───── EXTRACTED INFORMATION ─────
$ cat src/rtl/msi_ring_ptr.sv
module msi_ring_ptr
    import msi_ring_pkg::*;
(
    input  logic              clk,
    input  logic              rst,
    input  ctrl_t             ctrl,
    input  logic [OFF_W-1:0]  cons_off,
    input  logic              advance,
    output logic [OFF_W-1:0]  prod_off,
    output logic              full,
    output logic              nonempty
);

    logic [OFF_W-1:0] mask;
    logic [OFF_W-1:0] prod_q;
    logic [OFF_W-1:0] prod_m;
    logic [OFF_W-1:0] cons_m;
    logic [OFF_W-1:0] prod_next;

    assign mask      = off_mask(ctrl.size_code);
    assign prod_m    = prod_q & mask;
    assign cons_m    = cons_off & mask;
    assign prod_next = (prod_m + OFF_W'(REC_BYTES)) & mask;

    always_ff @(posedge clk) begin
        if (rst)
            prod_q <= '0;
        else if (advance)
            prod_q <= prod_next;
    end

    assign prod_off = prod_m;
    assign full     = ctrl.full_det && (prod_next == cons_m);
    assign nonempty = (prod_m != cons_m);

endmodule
─────
───── EXTRACTED INFORMATION ─────
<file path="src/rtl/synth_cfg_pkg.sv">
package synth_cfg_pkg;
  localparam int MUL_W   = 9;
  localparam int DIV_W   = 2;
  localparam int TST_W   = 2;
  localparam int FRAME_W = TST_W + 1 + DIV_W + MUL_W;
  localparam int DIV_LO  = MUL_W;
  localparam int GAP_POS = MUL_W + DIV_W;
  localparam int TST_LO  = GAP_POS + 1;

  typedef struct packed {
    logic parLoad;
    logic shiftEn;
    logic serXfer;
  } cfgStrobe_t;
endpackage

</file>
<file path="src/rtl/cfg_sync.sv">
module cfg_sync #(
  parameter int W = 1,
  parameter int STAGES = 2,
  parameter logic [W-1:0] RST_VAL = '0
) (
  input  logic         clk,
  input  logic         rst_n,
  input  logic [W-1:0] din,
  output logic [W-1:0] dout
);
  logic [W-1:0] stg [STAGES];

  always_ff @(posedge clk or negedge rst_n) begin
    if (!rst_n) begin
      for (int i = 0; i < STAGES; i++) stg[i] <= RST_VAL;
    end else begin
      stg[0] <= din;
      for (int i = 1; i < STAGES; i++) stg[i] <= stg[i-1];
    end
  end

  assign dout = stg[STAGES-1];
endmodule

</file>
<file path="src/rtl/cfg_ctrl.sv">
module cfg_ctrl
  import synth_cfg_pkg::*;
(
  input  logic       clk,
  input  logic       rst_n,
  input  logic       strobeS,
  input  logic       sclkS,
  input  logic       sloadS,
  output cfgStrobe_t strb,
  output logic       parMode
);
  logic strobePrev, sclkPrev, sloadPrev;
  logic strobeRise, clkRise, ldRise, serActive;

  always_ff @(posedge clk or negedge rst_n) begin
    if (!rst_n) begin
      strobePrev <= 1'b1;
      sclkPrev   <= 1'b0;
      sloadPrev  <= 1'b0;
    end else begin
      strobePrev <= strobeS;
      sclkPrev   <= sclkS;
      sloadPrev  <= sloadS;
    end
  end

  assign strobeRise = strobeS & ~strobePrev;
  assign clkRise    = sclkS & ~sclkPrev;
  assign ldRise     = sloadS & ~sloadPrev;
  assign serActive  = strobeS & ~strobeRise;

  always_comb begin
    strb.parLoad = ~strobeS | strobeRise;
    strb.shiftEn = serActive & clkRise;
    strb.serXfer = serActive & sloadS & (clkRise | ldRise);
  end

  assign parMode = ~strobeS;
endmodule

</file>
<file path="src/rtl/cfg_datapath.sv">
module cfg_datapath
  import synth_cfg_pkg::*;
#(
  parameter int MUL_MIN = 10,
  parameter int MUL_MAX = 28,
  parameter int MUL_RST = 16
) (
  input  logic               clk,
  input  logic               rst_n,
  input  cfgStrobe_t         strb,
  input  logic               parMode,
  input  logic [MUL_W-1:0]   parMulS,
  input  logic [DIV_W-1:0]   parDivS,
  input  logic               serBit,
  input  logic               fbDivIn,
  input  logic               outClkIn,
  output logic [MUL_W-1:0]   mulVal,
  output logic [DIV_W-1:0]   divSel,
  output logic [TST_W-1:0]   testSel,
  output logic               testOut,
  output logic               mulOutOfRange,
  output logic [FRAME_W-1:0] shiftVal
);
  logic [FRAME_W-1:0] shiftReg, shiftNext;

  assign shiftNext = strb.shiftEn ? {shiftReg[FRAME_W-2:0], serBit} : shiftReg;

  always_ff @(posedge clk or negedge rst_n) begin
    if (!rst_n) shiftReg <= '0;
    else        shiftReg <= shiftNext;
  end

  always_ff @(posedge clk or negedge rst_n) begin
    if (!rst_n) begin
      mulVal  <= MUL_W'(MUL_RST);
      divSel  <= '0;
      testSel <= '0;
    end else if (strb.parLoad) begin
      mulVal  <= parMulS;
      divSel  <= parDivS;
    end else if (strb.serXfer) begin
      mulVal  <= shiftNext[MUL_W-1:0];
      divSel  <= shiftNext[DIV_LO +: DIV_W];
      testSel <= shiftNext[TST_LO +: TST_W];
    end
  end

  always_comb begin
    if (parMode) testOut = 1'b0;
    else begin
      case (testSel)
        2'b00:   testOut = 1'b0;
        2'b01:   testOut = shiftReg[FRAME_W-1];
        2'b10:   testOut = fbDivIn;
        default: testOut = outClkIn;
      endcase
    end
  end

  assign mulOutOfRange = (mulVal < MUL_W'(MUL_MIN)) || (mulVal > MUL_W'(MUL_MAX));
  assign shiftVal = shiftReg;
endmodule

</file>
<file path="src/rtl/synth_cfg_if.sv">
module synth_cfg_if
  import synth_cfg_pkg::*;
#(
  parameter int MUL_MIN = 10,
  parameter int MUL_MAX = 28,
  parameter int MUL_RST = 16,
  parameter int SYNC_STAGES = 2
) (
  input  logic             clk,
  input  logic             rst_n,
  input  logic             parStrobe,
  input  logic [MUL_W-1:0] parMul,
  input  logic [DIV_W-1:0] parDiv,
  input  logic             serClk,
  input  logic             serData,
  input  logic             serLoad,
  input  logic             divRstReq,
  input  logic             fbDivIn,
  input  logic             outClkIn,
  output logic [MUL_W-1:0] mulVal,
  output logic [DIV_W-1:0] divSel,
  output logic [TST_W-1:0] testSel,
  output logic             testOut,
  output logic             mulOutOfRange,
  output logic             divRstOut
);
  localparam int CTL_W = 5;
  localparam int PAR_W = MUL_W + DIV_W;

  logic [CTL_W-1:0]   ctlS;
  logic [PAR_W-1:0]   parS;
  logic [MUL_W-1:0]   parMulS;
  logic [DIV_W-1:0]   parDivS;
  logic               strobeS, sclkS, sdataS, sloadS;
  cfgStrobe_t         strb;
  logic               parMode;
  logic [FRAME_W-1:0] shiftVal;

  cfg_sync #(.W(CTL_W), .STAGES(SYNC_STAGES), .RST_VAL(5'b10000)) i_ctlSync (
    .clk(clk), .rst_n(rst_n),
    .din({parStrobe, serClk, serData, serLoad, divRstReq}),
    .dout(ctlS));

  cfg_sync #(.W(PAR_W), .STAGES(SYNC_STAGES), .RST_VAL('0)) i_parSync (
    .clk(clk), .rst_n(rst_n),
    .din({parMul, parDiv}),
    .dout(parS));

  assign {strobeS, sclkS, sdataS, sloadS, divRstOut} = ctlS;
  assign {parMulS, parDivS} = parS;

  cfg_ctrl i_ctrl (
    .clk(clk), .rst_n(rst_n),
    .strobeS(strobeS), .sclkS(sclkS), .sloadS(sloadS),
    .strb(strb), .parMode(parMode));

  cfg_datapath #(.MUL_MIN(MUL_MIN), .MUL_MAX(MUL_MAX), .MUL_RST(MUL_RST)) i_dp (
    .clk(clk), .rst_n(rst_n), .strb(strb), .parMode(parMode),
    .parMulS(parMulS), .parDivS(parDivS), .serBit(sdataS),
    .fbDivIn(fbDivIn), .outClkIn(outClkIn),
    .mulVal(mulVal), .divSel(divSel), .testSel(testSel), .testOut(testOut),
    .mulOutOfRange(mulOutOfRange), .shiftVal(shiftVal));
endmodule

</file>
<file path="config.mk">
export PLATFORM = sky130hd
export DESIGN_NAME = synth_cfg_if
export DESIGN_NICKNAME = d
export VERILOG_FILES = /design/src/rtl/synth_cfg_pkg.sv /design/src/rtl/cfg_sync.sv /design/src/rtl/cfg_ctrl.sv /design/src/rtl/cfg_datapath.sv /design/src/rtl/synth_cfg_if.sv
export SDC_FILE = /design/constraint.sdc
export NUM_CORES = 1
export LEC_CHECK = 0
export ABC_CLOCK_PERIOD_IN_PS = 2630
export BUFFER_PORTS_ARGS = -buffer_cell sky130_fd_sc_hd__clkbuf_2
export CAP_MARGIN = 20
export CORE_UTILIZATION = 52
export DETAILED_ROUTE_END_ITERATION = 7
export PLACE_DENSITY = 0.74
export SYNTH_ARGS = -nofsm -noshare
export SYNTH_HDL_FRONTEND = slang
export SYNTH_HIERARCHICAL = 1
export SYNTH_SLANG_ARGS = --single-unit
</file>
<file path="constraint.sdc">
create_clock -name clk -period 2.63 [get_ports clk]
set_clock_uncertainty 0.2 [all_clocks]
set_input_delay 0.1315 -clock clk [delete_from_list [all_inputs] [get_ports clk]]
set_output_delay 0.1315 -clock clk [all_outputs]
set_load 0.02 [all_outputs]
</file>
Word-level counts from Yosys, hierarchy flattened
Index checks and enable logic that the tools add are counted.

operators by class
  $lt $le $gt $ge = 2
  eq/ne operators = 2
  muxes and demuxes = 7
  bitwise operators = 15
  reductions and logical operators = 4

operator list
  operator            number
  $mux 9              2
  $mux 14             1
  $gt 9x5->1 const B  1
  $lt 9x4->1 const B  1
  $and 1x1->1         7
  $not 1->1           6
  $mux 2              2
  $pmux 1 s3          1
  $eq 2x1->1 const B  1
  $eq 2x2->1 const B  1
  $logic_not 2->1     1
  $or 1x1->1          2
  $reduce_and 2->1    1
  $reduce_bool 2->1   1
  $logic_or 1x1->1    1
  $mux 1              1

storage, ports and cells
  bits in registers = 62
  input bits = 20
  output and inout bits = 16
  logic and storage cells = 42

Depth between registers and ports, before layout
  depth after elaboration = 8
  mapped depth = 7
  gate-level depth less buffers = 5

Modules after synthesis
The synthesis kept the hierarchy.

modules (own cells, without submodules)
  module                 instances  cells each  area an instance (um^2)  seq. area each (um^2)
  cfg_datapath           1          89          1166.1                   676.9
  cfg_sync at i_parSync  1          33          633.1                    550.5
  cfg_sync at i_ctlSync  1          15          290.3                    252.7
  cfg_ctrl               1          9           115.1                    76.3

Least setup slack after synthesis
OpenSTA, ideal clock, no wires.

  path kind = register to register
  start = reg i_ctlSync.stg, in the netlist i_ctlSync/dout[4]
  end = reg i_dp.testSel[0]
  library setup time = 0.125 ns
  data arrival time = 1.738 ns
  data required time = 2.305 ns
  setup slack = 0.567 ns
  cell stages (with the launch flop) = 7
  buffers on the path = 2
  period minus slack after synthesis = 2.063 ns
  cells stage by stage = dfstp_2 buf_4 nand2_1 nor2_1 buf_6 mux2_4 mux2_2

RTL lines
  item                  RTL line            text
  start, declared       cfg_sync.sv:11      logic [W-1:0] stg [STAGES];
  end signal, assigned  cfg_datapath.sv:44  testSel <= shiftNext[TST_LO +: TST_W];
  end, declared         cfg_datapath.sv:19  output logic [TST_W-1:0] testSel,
─────
Which lines of the data include "level"? Copy each of them.

Word-level counts from Yosys, hierarchy flattened
  gate-level depth less buffers = 5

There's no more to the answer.